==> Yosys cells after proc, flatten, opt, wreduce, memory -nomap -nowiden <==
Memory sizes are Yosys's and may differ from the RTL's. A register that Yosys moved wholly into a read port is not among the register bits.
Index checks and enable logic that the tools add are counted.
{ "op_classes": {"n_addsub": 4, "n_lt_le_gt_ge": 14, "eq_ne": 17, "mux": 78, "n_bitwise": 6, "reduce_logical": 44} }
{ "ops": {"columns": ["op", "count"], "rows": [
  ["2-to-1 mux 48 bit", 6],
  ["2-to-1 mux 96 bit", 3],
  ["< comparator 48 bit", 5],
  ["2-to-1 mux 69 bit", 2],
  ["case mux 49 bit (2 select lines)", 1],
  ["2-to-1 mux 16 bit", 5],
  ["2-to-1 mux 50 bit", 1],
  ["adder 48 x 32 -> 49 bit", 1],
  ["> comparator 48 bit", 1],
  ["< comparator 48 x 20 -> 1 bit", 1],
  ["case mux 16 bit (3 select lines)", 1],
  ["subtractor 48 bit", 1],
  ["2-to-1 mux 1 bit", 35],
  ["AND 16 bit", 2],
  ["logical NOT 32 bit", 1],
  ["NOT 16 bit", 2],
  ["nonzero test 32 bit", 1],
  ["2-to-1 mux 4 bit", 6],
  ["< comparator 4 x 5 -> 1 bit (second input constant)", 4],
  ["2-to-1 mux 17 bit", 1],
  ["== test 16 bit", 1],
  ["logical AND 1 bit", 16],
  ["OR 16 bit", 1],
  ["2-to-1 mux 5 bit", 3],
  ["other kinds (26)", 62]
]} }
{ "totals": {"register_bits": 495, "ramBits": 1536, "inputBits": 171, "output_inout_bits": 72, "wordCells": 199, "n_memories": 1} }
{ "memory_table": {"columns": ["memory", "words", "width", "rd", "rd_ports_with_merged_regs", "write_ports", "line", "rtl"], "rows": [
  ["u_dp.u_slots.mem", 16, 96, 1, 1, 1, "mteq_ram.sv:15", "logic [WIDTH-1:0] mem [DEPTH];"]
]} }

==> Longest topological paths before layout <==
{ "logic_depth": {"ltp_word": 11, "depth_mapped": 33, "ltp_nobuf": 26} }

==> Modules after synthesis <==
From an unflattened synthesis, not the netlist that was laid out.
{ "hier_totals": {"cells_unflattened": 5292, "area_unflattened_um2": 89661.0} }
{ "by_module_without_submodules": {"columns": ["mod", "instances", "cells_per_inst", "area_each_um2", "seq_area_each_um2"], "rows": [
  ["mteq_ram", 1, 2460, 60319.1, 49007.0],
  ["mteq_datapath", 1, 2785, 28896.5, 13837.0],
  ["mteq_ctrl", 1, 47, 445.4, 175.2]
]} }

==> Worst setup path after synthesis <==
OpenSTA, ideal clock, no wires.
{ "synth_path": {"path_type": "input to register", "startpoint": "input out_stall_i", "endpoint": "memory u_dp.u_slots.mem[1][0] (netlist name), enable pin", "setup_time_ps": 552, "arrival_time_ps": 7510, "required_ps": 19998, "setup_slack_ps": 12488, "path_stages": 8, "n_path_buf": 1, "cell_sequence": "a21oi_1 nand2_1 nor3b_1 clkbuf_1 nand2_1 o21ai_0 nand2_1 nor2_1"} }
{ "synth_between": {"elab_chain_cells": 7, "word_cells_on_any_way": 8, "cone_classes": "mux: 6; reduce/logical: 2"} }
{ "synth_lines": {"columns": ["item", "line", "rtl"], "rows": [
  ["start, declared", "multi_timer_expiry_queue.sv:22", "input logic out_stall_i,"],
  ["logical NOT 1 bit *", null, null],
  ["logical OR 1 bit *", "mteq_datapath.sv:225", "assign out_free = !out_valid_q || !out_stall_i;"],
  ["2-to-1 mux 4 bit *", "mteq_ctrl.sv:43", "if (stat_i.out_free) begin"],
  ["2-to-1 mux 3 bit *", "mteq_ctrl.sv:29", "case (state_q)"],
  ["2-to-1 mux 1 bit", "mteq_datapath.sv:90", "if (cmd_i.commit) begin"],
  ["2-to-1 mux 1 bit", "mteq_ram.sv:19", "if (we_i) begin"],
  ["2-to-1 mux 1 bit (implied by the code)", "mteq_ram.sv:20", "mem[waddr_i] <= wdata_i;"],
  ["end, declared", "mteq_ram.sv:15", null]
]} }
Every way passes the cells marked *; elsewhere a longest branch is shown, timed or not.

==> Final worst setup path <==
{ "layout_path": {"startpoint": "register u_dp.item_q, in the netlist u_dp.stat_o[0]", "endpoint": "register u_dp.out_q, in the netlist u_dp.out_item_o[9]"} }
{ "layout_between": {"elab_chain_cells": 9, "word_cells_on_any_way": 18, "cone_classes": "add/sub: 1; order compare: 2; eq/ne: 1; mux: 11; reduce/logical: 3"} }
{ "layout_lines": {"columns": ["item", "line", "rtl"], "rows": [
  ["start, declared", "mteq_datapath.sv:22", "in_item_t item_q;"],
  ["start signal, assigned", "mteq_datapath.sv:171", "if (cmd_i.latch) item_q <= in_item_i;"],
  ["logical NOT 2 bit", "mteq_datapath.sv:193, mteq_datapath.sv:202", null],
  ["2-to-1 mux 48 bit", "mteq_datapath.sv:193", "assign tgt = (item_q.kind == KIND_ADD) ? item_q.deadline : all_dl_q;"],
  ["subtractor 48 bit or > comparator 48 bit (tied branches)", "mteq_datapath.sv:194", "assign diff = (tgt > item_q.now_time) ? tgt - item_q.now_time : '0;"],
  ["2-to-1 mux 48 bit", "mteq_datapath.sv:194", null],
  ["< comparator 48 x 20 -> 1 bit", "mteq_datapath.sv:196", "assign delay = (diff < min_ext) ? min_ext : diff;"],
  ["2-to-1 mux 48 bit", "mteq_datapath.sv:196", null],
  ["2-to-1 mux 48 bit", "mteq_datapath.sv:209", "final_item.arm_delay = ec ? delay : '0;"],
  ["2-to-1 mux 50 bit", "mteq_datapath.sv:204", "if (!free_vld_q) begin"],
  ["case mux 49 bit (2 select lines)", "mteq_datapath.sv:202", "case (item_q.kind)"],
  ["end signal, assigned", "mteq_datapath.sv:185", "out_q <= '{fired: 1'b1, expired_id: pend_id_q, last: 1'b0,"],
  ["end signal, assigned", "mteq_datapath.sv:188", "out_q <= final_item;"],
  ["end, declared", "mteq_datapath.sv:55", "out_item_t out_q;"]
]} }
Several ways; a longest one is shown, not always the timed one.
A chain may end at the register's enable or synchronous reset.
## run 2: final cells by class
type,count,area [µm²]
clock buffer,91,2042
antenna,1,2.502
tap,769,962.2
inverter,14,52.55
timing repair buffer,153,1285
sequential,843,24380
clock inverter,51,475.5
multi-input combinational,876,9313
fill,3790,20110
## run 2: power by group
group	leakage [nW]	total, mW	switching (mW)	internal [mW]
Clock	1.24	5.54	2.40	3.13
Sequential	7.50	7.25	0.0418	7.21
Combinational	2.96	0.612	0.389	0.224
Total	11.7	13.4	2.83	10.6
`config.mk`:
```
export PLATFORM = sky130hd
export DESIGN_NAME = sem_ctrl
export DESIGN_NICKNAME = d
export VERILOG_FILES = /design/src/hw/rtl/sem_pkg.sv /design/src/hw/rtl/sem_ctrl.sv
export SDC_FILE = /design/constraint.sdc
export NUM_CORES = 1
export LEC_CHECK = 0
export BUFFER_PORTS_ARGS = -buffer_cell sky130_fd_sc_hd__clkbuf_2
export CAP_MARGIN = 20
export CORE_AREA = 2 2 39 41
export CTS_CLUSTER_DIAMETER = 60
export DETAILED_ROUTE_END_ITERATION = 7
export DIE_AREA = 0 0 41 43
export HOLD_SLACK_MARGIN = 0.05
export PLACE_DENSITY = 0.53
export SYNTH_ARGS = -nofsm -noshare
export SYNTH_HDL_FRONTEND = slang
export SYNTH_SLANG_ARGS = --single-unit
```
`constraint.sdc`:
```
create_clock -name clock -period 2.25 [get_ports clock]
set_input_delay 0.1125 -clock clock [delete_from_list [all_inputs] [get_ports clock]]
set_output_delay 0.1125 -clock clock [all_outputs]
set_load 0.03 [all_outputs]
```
□ □ □ □
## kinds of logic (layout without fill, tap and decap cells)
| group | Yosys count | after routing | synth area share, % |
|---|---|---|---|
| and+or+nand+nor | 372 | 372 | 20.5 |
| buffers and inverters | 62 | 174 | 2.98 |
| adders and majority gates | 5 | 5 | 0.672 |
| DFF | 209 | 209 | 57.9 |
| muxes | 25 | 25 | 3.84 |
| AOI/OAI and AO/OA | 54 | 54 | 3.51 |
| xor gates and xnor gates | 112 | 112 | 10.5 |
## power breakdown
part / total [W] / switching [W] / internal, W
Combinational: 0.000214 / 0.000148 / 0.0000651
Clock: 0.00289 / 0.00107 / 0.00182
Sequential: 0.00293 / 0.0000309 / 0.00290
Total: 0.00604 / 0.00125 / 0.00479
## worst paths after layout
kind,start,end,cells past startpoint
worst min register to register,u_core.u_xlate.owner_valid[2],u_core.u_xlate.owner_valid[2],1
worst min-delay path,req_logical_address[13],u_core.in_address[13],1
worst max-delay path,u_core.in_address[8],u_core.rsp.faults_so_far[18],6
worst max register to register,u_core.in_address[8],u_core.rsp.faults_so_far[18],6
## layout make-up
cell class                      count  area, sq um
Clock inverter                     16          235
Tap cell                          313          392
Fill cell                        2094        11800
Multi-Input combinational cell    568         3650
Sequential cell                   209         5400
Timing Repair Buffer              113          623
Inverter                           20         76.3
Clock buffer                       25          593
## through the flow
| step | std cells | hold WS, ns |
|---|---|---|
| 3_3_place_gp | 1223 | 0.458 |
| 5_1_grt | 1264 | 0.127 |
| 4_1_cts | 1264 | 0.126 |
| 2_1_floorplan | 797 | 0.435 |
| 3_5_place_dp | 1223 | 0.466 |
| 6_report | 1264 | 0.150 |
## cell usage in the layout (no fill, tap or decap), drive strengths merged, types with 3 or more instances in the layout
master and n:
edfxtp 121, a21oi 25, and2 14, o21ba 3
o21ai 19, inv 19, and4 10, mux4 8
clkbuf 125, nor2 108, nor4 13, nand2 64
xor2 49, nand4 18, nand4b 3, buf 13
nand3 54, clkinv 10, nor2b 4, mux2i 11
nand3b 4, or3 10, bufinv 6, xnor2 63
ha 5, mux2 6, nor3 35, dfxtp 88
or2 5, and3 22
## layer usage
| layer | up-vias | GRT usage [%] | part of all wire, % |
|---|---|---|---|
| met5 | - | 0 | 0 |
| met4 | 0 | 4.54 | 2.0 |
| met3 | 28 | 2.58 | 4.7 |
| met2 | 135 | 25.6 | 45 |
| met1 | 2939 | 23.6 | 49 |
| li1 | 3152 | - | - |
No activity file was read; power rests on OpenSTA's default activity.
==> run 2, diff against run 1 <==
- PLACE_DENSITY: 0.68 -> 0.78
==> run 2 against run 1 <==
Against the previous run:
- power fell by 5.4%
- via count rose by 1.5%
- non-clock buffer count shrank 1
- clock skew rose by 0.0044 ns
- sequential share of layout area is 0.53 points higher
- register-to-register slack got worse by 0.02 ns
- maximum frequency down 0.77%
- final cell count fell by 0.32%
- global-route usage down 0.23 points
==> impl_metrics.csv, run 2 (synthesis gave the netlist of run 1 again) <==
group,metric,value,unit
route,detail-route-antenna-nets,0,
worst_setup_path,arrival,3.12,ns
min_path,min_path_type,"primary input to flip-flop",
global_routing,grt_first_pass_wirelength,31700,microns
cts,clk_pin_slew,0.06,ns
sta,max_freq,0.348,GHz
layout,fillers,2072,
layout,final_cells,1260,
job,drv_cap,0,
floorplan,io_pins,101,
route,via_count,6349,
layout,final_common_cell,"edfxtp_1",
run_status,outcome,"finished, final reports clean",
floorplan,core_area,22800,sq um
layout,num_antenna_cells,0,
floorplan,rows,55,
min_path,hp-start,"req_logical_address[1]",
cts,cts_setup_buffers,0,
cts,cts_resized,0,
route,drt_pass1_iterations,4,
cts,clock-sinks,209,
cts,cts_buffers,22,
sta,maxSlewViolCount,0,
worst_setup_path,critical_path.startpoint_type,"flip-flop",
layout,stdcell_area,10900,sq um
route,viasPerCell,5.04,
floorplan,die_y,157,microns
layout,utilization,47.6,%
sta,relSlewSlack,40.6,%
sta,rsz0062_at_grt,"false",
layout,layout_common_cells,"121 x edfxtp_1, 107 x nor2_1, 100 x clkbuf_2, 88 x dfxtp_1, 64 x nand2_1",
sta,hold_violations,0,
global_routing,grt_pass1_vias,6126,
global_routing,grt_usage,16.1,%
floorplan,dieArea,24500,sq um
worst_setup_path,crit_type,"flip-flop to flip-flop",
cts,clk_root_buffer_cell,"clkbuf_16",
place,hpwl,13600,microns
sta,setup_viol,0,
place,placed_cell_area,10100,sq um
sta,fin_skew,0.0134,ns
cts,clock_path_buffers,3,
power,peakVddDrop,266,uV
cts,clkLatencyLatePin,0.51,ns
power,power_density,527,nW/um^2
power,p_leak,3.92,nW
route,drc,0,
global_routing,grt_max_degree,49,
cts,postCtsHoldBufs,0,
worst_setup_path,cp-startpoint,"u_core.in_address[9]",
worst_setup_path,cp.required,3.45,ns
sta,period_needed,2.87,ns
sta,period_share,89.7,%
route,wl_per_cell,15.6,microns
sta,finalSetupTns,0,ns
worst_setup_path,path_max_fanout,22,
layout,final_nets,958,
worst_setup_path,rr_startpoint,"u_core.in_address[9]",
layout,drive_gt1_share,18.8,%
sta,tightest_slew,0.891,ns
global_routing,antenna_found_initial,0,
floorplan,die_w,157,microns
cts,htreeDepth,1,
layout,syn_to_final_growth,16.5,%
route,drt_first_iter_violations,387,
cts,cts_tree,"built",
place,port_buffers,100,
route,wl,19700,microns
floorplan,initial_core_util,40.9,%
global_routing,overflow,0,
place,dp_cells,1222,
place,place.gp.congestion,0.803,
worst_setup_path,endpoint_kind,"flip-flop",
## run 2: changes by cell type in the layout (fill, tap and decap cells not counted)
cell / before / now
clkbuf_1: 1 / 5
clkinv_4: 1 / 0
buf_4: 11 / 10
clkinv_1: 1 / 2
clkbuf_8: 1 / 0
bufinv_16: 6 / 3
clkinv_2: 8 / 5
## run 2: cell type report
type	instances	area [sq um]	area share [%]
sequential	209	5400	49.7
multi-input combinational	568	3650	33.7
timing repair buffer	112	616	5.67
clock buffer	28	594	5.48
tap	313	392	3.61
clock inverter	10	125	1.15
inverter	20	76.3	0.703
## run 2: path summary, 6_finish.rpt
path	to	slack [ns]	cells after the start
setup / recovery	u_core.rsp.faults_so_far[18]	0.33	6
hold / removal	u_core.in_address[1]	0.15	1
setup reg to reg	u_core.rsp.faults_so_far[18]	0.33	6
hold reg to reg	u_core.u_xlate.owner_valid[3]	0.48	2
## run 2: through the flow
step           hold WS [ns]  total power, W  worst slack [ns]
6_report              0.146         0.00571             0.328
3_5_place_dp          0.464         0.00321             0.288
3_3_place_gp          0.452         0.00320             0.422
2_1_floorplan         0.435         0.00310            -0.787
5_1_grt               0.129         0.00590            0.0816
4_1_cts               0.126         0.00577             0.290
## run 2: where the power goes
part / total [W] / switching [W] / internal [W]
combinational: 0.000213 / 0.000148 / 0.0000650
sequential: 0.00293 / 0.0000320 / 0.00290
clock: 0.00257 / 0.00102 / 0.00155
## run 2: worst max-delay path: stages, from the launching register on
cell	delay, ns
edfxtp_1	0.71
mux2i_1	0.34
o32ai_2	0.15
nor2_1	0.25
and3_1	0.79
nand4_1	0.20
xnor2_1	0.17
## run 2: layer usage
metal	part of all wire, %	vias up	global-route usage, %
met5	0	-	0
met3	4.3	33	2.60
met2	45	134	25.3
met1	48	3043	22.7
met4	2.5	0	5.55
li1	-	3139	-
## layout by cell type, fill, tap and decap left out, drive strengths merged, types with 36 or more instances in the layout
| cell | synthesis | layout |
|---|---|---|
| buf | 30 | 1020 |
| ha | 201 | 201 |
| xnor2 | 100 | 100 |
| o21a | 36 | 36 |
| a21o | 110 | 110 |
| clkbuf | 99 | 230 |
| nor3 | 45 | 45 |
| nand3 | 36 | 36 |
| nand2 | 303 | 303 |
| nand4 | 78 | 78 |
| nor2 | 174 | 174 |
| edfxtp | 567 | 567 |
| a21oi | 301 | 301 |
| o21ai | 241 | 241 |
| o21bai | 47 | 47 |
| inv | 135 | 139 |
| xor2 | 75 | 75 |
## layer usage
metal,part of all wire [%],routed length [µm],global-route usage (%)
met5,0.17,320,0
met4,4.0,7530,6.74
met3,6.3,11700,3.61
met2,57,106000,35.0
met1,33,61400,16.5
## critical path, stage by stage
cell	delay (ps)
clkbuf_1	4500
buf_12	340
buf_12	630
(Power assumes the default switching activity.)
□ □ □ □
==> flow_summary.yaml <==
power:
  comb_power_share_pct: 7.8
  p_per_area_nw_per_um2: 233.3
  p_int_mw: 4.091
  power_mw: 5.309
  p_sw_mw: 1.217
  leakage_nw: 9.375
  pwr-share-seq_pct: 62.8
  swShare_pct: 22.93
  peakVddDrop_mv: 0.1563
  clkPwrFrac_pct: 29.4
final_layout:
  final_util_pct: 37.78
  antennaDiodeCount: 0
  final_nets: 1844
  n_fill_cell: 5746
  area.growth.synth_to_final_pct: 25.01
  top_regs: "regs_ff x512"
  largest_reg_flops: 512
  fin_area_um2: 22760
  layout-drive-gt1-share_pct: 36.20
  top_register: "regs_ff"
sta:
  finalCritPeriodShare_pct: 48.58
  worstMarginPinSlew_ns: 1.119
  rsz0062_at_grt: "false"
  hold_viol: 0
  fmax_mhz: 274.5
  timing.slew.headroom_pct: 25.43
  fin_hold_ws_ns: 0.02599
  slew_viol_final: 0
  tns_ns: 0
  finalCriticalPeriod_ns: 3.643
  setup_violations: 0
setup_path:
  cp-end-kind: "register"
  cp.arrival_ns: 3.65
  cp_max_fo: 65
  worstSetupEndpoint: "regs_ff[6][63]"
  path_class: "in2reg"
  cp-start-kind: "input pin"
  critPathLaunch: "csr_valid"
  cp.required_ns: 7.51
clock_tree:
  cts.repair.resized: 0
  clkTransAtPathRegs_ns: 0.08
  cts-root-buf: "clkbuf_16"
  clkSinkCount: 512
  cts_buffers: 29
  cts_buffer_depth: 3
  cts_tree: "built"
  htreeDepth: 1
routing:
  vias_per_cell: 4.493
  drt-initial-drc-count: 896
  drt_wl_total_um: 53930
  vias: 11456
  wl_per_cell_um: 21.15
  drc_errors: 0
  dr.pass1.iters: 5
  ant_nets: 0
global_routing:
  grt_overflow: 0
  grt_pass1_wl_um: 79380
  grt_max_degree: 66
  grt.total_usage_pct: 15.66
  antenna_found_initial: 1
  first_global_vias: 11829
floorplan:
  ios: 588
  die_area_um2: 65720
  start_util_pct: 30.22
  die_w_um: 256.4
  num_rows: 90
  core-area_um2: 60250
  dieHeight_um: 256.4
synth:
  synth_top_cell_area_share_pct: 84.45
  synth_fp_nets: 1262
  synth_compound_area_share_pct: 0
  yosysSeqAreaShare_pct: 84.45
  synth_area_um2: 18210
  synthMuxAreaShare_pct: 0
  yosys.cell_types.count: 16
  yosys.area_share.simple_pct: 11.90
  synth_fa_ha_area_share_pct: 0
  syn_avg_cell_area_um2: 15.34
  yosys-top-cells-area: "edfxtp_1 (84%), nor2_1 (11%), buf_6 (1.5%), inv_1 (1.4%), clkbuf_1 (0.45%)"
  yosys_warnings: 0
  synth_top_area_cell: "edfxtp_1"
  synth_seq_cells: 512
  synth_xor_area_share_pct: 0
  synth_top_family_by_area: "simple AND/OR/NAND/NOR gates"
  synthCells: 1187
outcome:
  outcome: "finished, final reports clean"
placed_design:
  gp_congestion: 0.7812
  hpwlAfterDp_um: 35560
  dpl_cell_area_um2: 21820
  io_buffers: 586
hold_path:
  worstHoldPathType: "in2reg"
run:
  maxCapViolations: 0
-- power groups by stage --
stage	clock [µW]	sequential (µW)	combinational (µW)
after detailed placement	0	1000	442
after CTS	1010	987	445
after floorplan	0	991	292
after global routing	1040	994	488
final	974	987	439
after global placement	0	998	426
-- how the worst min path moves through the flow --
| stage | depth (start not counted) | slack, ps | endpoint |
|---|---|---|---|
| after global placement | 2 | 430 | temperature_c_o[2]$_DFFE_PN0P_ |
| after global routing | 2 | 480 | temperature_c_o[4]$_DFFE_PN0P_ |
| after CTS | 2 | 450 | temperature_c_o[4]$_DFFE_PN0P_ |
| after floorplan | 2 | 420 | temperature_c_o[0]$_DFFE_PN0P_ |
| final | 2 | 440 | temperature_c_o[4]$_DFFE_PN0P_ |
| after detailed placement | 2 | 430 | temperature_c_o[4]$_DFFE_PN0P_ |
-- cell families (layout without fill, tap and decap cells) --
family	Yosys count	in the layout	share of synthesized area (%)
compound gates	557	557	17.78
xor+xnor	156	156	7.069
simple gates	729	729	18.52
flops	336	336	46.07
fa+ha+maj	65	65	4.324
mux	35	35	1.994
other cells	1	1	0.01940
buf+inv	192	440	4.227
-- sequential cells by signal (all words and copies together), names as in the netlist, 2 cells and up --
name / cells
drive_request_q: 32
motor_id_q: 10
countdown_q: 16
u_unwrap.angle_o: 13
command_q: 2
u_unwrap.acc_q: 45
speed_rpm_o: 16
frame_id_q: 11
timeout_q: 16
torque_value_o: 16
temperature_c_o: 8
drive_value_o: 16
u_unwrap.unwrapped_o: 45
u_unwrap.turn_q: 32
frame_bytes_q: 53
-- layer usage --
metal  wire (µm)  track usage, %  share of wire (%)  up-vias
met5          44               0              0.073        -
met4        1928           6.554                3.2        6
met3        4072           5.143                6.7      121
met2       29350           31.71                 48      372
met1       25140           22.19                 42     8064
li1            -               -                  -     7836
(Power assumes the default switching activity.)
□ □ □ □
## Task description
Give back exactly the lines above, from the line containing "yosys.cell_types.count: 16" through the line containing "synth_xor_area_share_pct: 0", with both end lines and nothing more.

## Final answer
  yosys.cell_types.count: 16
  yosys.area_share.simple_pct: 11.90
  synth_fa_ha_area_share_pct: 0
  syn_avg_cell_area_um2: 15.34
  yosys-top-cells-area: "edfxtp_1 (84%), nor2_1 (11%), buf_6 (1.5%), inv_1 (1.4%), clkbuf_1 (0.45%)"
  yosys_warnings: 0
  synth_top_area_cell: "edfxtp_1"
  synth_seq_cells: 512
  synth_xor_area_share_pct: 0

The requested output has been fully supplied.